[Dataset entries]
--- START ---

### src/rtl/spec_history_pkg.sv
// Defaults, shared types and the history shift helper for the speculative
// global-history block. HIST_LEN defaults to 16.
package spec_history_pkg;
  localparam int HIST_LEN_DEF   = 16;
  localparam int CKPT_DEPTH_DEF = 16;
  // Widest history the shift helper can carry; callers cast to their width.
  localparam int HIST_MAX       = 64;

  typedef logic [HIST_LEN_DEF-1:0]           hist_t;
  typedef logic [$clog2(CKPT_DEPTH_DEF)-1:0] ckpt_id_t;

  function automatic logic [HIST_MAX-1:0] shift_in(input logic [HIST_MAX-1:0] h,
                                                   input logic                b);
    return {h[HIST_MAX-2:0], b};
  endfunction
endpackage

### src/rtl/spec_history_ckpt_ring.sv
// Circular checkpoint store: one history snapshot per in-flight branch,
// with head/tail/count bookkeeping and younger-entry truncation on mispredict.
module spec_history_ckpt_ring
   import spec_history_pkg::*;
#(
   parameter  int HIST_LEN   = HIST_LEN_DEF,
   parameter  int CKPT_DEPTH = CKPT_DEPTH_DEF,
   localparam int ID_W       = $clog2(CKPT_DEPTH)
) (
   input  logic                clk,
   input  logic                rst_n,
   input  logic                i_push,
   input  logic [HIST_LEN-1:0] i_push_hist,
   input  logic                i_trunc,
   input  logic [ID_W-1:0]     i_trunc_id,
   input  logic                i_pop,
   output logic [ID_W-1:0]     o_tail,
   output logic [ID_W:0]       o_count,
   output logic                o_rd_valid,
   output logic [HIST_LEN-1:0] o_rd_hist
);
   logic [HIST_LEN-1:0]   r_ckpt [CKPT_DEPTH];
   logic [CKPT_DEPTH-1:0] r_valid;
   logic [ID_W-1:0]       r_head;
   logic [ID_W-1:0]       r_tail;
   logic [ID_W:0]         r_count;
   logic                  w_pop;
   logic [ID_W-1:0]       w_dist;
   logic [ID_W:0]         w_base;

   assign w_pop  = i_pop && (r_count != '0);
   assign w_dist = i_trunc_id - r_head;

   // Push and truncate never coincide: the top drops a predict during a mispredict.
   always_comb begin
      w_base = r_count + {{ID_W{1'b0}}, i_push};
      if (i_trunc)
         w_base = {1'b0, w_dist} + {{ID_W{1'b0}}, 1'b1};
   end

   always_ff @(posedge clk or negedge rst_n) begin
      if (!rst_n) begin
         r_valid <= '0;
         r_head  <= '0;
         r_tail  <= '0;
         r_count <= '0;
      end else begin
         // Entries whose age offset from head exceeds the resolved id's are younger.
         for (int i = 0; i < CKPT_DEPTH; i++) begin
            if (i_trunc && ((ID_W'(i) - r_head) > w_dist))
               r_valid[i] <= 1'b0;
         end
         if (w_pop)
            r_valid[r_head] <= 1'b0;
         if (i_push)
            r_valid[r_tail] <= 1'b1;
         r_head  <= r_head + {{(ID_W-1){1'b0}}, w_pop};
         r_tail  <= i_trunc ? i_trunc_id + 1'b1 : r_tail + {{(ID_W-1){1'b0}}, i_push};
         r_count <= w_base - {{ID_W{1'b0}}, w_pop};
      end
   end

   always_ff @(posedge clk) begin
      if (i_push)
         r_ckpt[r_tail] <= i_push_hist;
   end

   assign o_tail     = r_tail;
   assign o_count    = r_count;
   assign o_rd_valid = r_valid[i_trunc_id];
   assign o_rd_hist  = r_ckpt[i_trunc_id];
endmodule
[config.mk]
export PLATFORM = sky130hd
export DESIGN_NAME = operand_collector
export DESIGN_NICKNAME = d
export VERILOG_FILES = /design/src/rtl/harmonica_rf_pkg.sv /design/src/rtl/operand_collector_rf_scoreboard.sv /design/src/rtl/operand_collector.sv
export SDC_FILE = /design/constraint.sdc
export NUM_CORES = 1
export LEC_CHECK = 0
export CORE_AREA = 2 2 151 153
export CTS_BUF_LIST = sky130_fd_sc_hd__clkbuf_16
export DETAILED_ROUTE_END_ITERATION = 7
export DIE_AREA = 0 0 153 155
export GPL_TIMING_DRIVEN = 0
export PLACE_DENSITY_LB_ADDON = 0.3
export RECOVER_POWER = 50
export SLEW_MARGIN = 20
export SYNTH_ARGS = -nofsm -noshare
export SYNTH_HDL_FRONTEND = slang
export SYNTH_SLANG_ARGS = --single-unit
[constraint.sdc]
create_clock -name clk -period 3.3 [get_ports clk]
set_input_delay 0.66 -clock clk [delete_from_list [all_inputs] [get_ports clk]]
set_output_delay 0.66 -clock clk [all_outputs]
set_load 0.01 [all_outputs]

--- END ---
--- START ---

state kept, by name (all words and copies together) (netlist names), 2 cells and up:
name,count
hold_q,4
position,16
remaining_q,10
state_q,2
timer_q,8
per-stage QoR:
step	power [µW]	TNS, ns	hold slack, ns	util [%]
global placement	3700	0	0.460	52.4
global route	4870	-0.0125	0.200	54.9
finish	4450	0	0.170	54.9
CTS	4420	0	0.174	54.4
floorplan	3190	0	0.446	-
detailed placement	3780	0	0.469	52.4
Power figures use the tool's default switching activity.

--- END ---
--- START ---

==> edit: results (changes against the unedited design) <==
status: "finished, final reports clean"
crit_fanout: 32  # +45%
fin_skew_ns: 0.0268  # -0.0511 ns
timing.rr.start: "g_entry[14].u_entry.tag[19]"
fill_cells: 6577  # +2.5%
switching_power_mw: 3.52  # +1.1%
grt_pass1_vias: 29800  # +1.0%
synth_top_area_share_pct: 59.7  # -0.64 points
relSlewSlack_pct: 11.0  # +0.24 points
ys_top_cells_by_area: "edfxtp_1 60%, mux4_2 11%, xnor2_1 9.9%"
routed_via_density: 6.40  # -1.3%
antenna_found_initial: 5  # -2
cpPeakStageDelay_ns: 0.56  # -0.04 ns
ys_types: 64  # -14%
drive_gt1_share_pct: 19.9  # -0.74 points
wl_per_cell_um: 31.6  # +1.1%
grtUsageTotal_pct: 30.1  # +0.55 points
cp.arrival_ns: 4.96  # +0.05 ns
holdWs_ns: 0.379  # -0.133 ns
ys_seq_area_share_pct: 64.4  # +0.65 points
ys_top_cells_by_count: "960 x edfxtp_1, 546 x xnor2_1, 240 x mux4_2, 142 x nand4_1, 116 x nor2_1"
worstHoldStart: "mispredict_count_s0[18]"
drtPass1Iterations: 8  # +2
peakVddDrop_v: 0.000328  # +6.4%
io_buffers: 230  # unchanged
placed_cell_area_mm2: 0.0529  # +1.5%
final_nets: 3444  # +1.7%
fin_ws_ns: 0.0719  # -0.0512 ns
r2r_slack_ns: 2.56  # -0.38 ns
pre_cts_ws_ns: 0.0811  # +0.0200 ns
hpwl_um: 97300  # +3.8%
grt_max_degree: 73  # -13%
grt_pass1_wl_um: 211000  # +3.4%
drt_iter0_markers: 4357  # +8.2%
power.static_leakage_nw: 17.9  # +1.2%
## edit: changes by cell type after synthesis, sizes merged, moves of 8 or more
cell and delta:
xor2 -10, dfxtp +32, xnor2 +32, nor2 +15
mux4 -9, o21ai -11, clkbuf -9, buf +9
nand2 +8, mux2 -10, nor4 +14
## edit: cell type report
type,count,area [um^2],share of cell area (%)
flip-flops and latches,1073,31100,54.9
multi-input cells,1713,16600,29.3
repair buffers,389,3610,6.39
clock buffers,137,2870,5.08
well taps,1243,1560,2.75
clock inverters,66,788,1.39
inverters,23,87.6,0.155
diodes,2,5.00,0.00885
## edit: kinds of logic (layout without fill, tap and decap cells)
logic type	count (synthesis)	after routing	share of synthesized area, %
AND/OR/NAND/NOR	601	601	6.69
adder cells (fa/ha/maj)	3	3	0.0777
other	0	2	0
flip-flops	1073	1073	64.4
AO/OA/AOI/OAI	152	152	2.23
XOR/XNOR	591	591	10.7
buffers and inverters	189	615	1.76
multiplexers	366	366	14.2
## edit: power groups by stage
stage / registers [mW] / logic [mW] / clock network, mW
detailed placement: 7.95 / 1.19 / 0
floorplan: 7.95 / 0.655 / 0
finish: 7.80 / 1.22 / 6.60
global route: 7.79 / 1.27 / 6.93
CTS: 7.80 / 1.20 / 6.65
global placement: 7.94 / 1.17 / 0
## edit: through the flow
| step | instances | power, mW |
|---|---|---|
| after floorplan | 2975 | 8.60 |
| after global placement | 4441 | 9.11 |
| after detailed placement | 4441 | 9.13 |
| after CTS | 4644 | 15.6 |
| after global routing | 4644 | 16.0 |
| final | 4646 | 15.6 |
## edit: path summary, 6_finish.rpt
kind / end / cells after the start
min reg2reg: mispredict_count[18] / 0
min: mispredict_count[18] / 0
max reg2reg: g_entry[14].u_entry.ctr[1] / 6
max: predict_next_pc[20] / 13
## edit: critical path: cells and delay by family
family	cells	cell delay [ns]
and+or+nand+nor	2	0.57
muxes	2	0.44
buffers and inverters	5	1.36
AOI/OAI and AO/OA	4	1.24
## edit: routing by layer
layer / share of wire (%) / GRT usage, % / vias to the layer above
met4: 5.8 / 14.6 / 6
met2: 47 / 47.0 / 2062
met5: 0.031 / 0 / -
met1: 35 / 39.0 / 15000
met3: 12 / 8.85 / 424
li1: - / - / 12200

--- END ---

• **WHAT YOU HAVE TO DO**: In the data above, start at the line that has "state kept, by", stop after the line that has "Power figures use", and print every line in between exactly as it stands.

• **SOLUTION TO THIS TASK**:
state kept, by name (all words and copies together) (netlist names), 2 cells and up:
name,count
hold_q,4
position,16
remaining_q,10
state_q,2
timer_q,8
per-stage QoR:
step	power [µW]	TNS, ns	hold slack, ns	util [%]
global placement	3700	0	0.460	52.4
global route	4870	-0.0125	0.200	54.9
finish	4450	0	0.170	54.9
CTS	4420	0	0.174	54.4
floorplan	3190	0	0.446	-
detailed placement	3780	0	0.469	52.4
Power figures use the tool's default switching activity.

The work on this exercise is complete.